[Dataset entries]
-- Opening Marker --

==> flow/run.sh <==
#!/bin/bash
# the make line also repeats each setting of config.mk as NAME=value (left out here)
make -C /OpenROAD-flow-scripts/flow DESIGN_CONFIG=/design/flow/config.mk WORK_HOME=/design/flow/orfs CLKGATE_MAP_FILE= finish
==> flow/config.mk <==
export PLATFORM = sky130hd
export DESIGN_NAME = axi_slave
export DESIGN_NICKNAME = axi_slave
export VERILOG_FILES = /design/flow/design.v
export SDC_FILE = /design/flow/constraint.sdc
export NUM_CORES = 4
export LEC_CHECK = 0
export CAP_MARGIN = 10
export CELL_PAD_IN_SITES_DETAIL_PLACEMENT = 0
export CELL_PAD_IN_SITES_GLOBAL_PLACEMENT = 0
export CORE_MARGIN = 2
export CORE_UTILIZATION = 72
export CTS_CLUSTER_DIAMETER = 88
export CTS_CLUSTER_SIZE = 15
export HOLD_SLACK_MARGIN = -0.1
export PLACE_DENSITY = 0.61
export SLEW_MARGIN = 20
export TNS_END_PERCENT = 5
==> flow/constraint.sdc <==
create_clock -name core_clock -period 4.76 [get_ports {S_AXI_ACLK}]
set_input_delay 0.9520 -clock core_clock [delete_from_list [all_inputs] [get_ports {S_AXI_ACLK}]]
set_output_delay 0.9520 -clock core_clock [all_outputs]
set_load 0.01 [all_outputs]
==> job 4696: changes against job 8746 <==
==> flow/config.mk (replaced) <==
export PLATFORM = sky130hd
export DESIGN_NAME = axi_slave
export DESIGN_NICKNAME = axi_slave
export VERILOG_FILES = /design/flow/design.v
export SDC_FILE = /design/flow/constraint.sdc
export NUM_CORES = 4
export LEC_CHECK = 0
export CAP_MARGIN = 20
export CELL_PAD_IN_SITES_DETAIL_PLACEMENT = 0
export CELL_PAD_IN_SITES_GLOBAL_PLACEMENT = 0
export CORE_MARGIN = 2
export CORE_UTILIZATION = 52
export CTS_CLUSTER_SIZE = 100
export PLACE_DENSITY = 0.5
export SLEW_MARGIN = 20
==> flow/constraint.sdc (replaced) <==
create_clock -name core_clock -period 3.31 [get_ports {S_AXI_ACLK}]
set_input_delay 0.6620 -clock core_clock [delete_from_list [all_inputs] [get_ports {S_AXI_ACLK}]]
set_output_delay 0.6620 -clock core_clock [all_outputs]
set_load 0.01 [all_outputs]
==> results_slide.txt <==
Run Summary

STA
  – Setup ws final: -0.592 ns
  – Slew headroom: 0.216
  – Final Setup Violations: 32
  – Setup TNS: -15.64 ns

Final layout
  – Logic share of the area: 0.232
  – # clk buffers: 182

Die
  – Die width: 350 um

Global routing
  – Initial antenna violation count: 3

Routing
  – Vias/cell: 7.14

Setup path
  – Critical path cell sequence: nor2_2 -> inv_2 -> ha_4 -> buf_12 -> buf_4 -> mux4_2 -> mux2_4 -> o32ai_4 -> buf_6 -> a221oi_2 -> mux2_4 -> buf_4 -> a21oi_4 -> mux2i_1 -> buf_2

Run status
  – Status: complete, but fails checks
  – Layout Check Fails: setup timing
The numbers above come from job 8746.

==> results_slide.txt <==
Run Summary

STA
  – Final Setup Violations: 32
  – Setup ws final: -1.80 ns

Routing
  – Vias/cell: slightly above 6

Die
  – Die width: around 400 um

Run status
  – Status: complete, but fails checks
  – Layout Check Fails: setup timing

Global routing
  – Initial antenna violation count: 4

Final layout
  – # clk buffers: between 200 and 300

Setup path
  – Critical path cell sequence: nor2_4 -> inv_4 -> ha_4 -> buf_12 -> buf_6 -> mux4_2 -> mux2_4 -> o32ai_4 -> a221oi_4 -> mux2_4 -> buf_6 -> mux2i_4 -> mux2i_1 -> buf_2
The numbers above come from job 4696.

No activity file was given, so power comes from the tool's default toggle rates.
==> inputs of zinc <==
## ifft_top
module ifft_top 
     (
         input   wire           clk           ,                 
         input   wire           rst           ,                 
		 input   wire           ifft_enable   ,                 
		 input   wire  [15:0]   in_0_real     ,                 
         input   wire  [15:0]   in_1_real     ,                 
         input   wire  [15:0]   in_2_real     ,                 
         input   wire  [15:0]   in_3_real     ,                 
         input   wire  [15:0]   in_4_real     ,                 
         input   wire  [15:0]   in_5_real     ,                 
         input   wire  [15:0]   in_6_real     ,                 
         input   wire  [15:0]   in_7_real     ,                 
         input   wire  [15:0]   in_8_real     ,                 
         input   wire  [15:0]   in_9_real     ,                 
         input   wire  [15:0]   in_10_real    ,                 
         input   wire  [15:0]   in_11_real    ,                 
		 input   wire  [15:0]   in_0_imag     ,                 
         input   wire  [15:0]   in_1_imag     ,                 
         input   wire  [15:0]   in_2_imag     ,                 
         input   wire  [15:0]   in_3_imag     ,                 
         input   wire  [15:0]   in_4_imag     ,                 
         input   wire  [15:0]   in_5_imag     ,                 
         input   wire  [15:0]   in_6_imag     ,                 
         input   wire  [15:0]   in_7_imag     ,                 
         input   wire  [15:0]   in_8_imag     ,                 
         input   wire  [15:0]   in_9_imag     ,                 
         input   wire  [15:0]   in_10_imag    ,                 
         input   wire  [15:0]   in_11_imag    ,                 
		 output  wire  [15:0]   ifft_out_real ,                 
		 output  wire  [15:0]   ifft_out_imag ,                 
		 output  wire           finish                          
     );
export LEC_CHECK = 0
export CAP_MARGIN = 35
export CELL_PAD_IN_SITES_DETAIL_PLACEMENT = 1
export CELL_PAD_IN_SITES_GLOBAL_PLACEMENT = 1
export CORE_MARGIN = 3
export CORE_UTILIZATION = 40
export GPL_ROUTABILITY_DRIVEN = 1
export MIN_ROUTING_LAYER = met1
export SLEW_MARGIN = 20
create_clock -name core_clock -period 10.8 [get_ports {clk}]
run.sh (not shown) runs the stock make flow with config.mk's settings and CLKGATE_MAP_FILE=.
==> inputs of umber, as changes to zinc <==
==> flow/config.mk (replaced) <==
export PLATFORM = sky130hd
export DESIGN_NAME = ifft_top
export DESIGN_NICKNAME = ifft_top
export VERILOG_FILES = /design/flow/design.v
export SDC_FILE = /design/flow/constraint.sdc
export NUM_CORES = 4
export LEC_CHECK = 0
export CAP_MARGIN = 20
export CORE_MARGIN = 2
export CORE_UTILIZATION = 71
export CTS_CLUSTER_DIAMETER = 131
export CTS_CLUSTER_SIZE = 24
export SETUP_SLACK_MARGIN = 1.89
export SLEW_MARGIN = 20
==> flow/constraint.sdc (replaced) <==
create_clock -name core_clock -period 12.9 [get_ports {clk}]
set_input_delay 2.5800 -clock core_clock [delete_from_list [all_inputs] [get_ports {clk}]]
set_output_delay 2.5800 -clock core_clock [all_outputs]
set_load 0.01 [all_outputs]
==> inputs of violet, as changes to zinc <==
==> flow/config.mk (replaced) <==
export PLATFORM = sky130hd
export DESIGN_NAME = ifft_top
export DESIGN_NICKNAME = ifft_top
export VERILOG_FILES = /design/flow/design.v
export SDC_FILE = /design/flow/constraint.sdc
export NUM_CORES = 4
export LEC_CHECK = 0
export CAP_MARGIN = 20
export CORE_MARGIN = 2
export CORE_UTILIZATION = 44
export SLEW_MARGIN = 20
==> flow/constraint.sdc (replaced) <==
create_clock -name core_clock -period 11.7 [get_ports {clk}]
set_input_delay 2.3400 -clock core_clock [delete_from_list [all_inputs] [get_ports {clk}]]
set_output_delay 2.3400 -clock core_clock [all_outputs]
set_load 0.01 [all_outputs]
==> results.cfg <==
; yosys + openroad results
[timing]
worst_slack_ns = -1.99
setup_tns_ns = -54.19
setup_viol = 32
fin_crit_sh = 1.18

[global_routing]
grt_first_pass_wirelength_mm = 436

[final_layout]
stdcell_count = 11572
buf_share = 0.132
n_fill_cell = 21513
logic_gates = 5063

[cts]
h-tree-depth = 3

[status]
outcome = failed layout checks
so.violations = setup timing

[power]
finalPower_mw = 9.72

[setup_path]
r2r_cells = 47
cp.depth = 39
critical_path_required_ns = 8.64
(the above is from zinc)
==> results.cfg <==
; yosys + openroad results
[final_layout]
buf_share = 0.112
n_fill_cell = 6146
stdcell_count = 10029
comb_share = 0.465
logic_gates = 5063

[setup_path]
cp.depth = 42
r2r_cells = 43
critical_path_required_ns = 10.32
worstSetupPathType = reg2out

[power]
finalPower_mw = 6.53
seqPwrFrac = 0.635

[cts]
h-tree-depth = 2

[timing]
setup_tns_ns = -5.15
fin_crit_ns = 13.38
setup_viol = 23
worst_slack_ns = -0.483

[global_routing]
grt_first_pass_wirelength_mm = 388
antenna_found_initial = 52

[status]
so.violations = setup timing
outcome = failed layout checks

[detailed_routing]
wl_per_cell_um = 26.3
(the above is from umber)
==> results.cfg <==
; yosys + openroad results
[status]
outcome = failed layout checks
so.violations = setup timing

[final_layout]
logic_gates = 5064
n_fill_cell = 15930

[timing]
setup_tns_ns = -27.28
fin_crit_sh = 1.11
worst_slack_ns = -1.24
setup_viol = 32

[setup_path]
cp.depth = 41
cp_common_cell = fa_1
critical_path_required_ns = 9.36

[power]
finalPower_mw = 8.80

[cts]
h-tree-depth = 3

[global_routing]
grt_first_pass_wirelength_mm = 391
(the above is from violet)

-- Closing Marker --

• ACTION ITEM: When a line in the entries above contains "sequence", count it; please answer with the number only.

• SOLUTION: 2